I'd like to totally move on elasticsearch to filter elements currently handled by PostGreSQL with the PostGIS extension.
For this, I have to select every result within a given distance around (multi-)polygons.
Those polygons may be complex (hundreds of points).
I saw that a year ago, elasticsearch was not able to handle such filters.
In a year, ES has considerably evolved (including a major version), so is that kind of filtering supported by now ? If not, are there any plans ?

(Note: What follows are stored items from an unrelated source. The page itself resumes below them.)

Context: an optimization exercise on an open-source flow, tuned for small area, a short achievable clock period and few clock cycles. The choices shown serve that exercise and are no tape-out recipe.
No run shown here included a check of the RTL's function; only the layout flow was run.
Power figures rest on the tool's default switching activity, not on a simulated workload.

`design.v`:
```
module relu #(
    parameter DATA_WIDTH = 32
)(
    input  wire                  en,
    input  wire [DATA_WIDTH-1:0] in,
    output wire [DATA_WIDTH-1:0] out
);
    assign out = (en && in[DATA_WIDTH-1]) ? {DATA_WIDTH{1'b0}} : in;
endmodule
module maxpool2 #(
    parameter DATA_WIDTH = 32
)(
    input  wire                  first,
    input  wire [DATA_WIDTH-1:0] acc,
    input  wire [DATA_WIDTH-1:0] in,
    output wire [DATA_WIDTH-1:0] out
);
    assign out = (first || in > acc) ? in : acc;
endmodule
module conv_for_nmcu #(
    parameter DATABUS_WIDTH = 32,
    parameter DIGIT = 8
)(
    input  wire [DATABUS_WIDTH-1:0] s_in,
    input  wire [DATABUS_WIDTH-1:0] c_in,
    input  wire [DATABUS_WIDTH-1:0] a,
    input  wire [DIGIT-1:0]         d,
    output wire [DATABUS_WIDTH-1:0] s_out,
    output wire [DATABUS_WIDTH-1:0] c_out
);
    localparam W = DATABUS_WIDTH;
    function automatic [2*W-1:0] csa(input [W-1:0] x, input [W-1:0] y, input [W-1:0] z);
        reg [W-1:0] maj;
        begin
            maj = (x & y) | (x & z) | (y & z);
            csa = {x ^ y ^ z, maj[W-2:0], 1'b0};
        end
    endfunction
    wire [W-1:0] pp [0:7];
    genvar g;
    generate
        for (g = 0; g < 8; g = g + 1) begin : PP
            assign pp[g] = (a << g) & {W{d[g]}};
        end
    endgenerate
    wire [W-1:0] a1, b1, a2, b2, a3, b3;
    assign {a1, b1} = csa(s_in, c_in, pp[0]);
    assign {a2, b2} = csa(pp[1], pp[2], pp[3]);
    assign {a3, b3} = csa(pp[4], pp[5], pp[6]);
    wire [W-1:0] c1, d1, c2, d2;
    assign {c1, d1} = csa(a1, b1, a2);
    assign {c2, d2} = csa(b2, a3, b3);
    wire [W-1:0] e1, f1;
    assign {e1, f1} = csa(c1, d1, c2);
    wire [W-1:0] g1, h1;
    assign {g1, h1} = csa(e1, f1, d2);
    assign {s_out, c_out} = csa(g1, h1, pp[7]);
endmodule
module nmcu #(
    parameter ADDR_WIDTH = 16,
    parameter DATABUS_WIDTH = 32,
    parameter MAX_DESCS = 4,
    parameter MAX_INPUT_DIM=4,
    parameter MAX_KERNEL_DIM=3
) (
    input wire clk,
    input wire rst,
    input wire start,
    output reg done,
    input wire [ADDR_WIDTH-1:0] nmcu_desc,
    input wire [ADDR_WIDTH-1:0] input_addr,
    input wire [ADDR_WIDTH-1:0] output_addr,
    input wire [$clog2(MAX_INPUT_DIM):0] full_input_width,
    input wire [$clog2(MAX_INPUT_DIM):0] full_input_height,
    input wire [$clog2(MAX_INPUT_DIM):0] full_output_width,
    input wire [$clog2(MAX_INPUT_DIM):0] full_output_height,
    output reg mem_w,
    output reg mem_sel,
    output wire [ADDR_WIDTH-1:0] address_bus,
    input wire [DATABUS_WIDTH-1:0] data_bus_in,
    output wire [DATABUS_WIDTH-1:0] data_bus_out,
    input wire ready
);
    localparam [2:0] S_IDLE  = 3'd0,
                     S_DESC  = 3'd1,    
                     S_KLOAD = 3'd2,    
                     S_CONV  = 3'd3,    
                     S_LOAD  = 3'd4,    
                     S_MAXP  = 3'd5,    
                     S_WB    = 3'd6,    
                     S_FIN   = 3'd7;
    localparam [1:0] T_NOP = 2'd0, T_CONV = 2'd1, T_MAXP = 2'd2, T_RELU = 2'd3;
    (* fsm_encoding = "none" *) reg [2:0] st;
    reg        got;        
    reg        l0;         
    reg  [1:0] typ;        
    reg  [2:0] hh, ww;     
    reg  [1:0] kk;         
    reg  [2:0] fiw;        
    reg        pend;       
    reg  [1:0] r, c, i, j;
    reg  [15:0] address, ptr;
    reg  [31:0] xin;       
    reg  [31:0] bd;        
    reg  [31:0] s, cy;     
    (* mem2reg *) reg [31:0] buf_q [0:15];
    reg        run;        
    reg  [1:0] stp;
    reg        mlast;      
    reg  [3:0] opos;       
    reg        fin;        
    reg  [3:0] wpos;
    reg        mx_v, mx_first, mx_last;
    reg  [3:0] mx_pos;
    assign address_bus  = address;
    assign data_bus_out = bd;
    wire [1:0] kb = (st == S_CONV || st == S_KLOAD) ? kk - 2'd1 :
                    (st == S_MAXP) ? 2'd1 : 2'd0;
    wire [2:0] hk = hh - {1'b0, kk};
    wire [2:0] wk = ww - {1'b0, kk};
    wire [1:0] rb = (st == S_CONV)  ? hk[1:0] :
                    (st == S_KLOAD) ? 2'd0 :
                    (st == S_MAXP)  ? hh[2:1] - 2'd1 : hh[1:0] - 2'd1;
    wire [1:0] cb = (st == S_CONV)  ? wk[1:0] :
                    (st == S_KLOAD) ? 2'd0 :
                    (st == S_MAXP)  ? ww[2:1] - 2'd1 : ww[1:0] - 2'd1;
    wire j_end = (j == kb);
    wire i_end = (i == kb);
    wire c_end = (c == cb);
    wire r_end = (r == rb);
    wire iter_end = j_end && i_end && c_end && r_end;
    wire [1:0] nj = j_end ? 2'd0 : j + 2'd1;
    wire [1:0] ni = j_end ? (i_end ? 2'd0 : i + 2'd1) : i;
    wire [1:0] nc = (j_end && i_end) ? (c_end ? 2'd0 : c + 2'd1) : c;
    wire [1:0] nr = (j_end && i_end && c_end) ? (r_end ? 2'd0 : r + 2'd1) : r;
    wire [3:0] k2 = (kk == 2'd1) ? 4'd1 : (kk == 2'd2) ? 4'd4 : 4'd9;
    wire kwalk = (st == S_KLOAD) || (st == S_CONV && !l0);
    wire [2:0] m = (st == S_WB) ? ww : fiw;
    wire [3:0] kbm = (kb == 2'd0) ? 4'd0 : (kb == 2'd1) ? {1'b0, m} : {m, 1'b0};
    wire [5:0] d_i = kwalk ? 6'd1 : {3'd0, m} - {4'd0, kb};
    wire [5:0] d_c = kwalk ? 6'd1 - {2'd0, k2} : 6'd1 - {2'd0, kbm} - {4'd0, kb};
    wire [5:0] d_r = kwalk ? 6'd1 - {2'd0, k2} : {3'd0, m} - {2'd0, kbm} - {4'd0, cb} - {4'd0, kb};
    wire [5:0] delta = !j_end ? 6'd1 : !i_end ? d_i : !c_end ? d_c : d_r;
    wire [15:0] addr_step = address + ((st == S_DESC) ? 16'd1 : {{10{delta[5]}}, delta});
    wire [3:0] kpos = 4'd0 - k2 + i * kk + j;
    wire [1:0] rrow = ((st == S_MAXP) ? {r[0], 1'b0} : r) + i;
    wire [1:0] rcol = ((st == S_MAXP) ? {c[0], 1'b0} : c) + j;
    wire [3:0] rpos = (st == S_CONV && l0) ? kpos : {rrow, rcol};
    wire [31:0] rd_raw = buf_q[rpos];
    wire [31:0] rd;
    relu #(.DATA_WIDTH(32)) u_relu (.en(pend), .in(rd_raw), .out(rd));
    wire step0    = (st == S_CONV) && got;
    wire stepping = step0 || run;
    wire mfirst0  = (i == 2'd0) && (j == 2'd0);
    wire gate     = step0 && mfirst0;
    wire [31:0] s_o, c_o;
    conv_for_nmcu u_mac (
        .s_in (gate ? 32'd0 : s),
        .c_in (gate ? 32'd0 : cy),
        .a    (xin),
        .d    (bd[7:0]),
        .s_out(s_o),
        .c_out(c_o)
    );
    wire [31:0] mx_o;
    maxpool2 #(.DATA_WIDTH(32)) u_max (.first(mx_first), .acc(s), .in(bd), .out(mx_o));
    wire [31:0] sum = s + cy;
    always @(posedge clk) begin
        if (ready)
            xin <= data_bus_in;
        else
            xin <= {xin[23:0], 8'd0};
        if (stepping && !(run && stp == 2'd3))
            bd <= {8'd0, bd[31:8]};
        else
            bd <= rd;
        if (stepping) begin
            s  <= s_o;
            cy <= c_o;
        end else if (mx_v) begin
            s  <= mx_o;
            cy <= 32'd0;
        end
        if (got && st == S_KLOAD)
            buf_q[kpos] <= xin;
        else if (got && st == S_LOAD)
            buf_q[{r, c}] <= xin;
        else if (fin)
            buf_q[wpos] <= sum;
    end
    always @(posedge clk or posedge rst) begin
        if (rst) begin
            st <= S_IDLE;
            done <= 1'b0;
            mem_sel <= 1'b0;
            mem_w <= 1'b0;
            got <= 1'b0;
            l0 <= 1'b1;
            typ <= T_NOP;
            hh <= 3'd0;
            ww <= 3'd0;
            kk <= 2'd0;
            fiw <= 3'd0;
            pend <= 1'b0;
            r <= 2'd0;
            c <= 2'd0;
            i <= 2'd0;
            j <= 2'd0;
            address <= 16'd0;
            ptr <= 16'd0;
            run <= 1'b0;
            stp <= 2'd0;
            mlast <= 1'b0;
            opos <= 4'd0;
            fin <= 1'b0;
            wpos <= 4'd0;
            mx_v <= 1'b0;
            mx_first <= 1'b0;
            mx_last <= 1'b0;
            mx_pos <= 4'd0;
        end else begin
            got <= mem_sel && ready;
            if (mem_sel && ready)
                mem_sel <= 1'b0;
            if (st == S_WB && mem_sel && ready && iter_end)
                done <= 1'b1;
            fin <= 1'b0;
            if (step0) begin
                run <= 1'b1;
                stp <= 2'd1;
                mlast <= i_end && j_end;
                opos <= {r, c};
            end else if (run) begin
                stp <= stp + 2'd1;
                if (stp == 2'd3) begin
                    run <= 1'b0;
                    if (mlast) begin
                        fin <= 1'b1;
                        wpos <= opos;
                    end
                end
            end
            mx_v <= 1'b0;
            if (mx_v && mx_last) begin
                fin <= 1'b1;
                wpos <= mx_pos;
            end
            case (st)
                S_IDLE: begin
                    if (start) begin
                        address <= nmcu_desc;
                        fiw <= full_input_width;
                        mem_sel <= 1'b1;
                        st <= S_DESC;
                    end
                end
                S_DESC: begin
                    if (got) begin
                        typ <= xin[1:0];
                        ww <= xin[4:2];
                        hh <= xin[8:6];
                        kk <= xin[11:10];
                        ptr <= addr_step;
                        r <= 2'd0;
                        c <= 2'd0;
                        i <= 2'd0;
                        j <= 2'd0;
                        if (xin[1:0] == T_CONV) begin
                            address <= xin[31:16];
                            mem_sel <= 1'b1;
                            st <= l0 ? S_KLOAD : S_CONV;
                        end else if (l0) begin
                            address <= input_addr;
                            mem_sel <= 1'b1;
                            st <= S_LOAD;
                            if (xin[1:0] == T_RELU)
                                pend <= 1'b1;
                        end else if (xin[1:0] == T_NOP) begin
                            address <= output_addr;
                            mem_w <= 1'b1;
                            mem_sel <= 1'b1;
                            st <= S_WB;
                        end else if (xin[1:0] == T_RELU) begin
                            pend <= 1'b1;
                            address <= addr_step;
                            mem_sel <= 1'b1;
                        end else begin
                            st <= S_MAXP;
                        end
                    end
                end
                S_KLOAD: begin
                    if (got) begin
                        mem_sel <= 1'b1;
                        if (iter_end) begin
                            address <= input_addr;
                            i <= 2'd0;
                            j <= 2'd0;
                            st <= S_CONV;
                        end else begin
                            address <= addr_step;
                            i <= ni;
                            j <= nj;
                        end
                    end
                end
                S_CONV: begin
                    if (got) begin
                        mem_sel <= 1'b1;
                        if (iter_end) begin
                            address <= ptr;
                            l0 <= 1'b0;
                            pend <= 1'b0;
                            st <= S_DESC;
                        end else begin
                            address <= addr_step;
                        end
                        r <= nr;
                        c <= nc;
                        i <= ni;
                        j <= nj;
                    end
                end
                S_LOAD: begin
                    if (got) begin
                        r <= nr;
                        c <= nc;
                        if (iter_end) begin
                            if (typ == T_MAXP) begin
                                st <= S_MAXP;
                            end else if (typ == T_NOP) begin
                                address <= output_addr;
                                mem_w <= 1'b1;
                                mem_sel <= 1'b1;
                                st <= S_WB;
                            end else begin
                                address <= ptr;
                                l0 <= 1'b0;
                                mem_sel <= 1'b1;
                                st <= S_DESC;
                            end
                        end else begin
                            address <= addr_step;
                            mem_sel <= 1'b1;
                        end
                    end
                end
                S_MAXP: begin
                    mx_v <= 1'b1;
                    mx_first <= (i == 2'd0) && (j == 2'd0);
                    mx_last <= i_end && j_end;
                    mx_pos <= {r, c};
                    r <= nr;
                    c <= nc;
                    i <= ni;
                    j <= nj;
                    if (iter_end) begin
                        address <= ptr;
                        l0 <= 1'b0;
                        pend <= 1'b0;
                        mem_sel <= 1'b1;
                        st <= S_DESC;
                    end
                end
                S_WB: begin
                    if (got) begin
                        r <= nr;
                        c <= nc;
                        address <= addr_step;
                        if (iter_end)
                            st <= S_FIN;
                        else
                            mem_sel <= 1'b1;
                    end
                end
                default: begin
                    mem_sel <= 1'b0;
                end
            endcase
        end
    end
endmodule
```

To explain, this is a simple usecase :
Consider this polygon as roughly describing Paris "Ile de la cité" borders:
{
"type": "MultiPolygon",
"coordinates": [
[
[
[
2.339546203568933,
48.857710541463412
],
[
2.345168113663295,
48.856750530470009
],
[
2.350618362380806,
48.855056348509926
],
[
2.352077484084764,
48.853785674412812
],
[
2.352592468215498,
48.851611335037532
],
[
2.348730087234629,
48.852543206332619
],
[
2.343194007828603,
48.855084585345963
],
[
2.339546203568933,
48.857710541463412
]
]
]
]
}
Consider a location at the opposite of the other island (so, outside the polygon):
{
"type": "Point",
"coordinates": [
2.359378457022193,
48.850358223189644
]
}
Here are some example queries using Django ORM (I can provide the SQL equivalent but I believe this isn't relevant):
>>> Location.objects.filter(point__within=(area.polygon))
[]
>>> Location.objects.filter(point__distance_lte=(area.polygon, D(m=500)))
[]
>>> Location.objects.filter(point__distance_lte=(area.polygon, D(m=550)))
[<Location: Ile saint louis>]
The __distance
lookup uses PostGIS ST_distance_sphere
.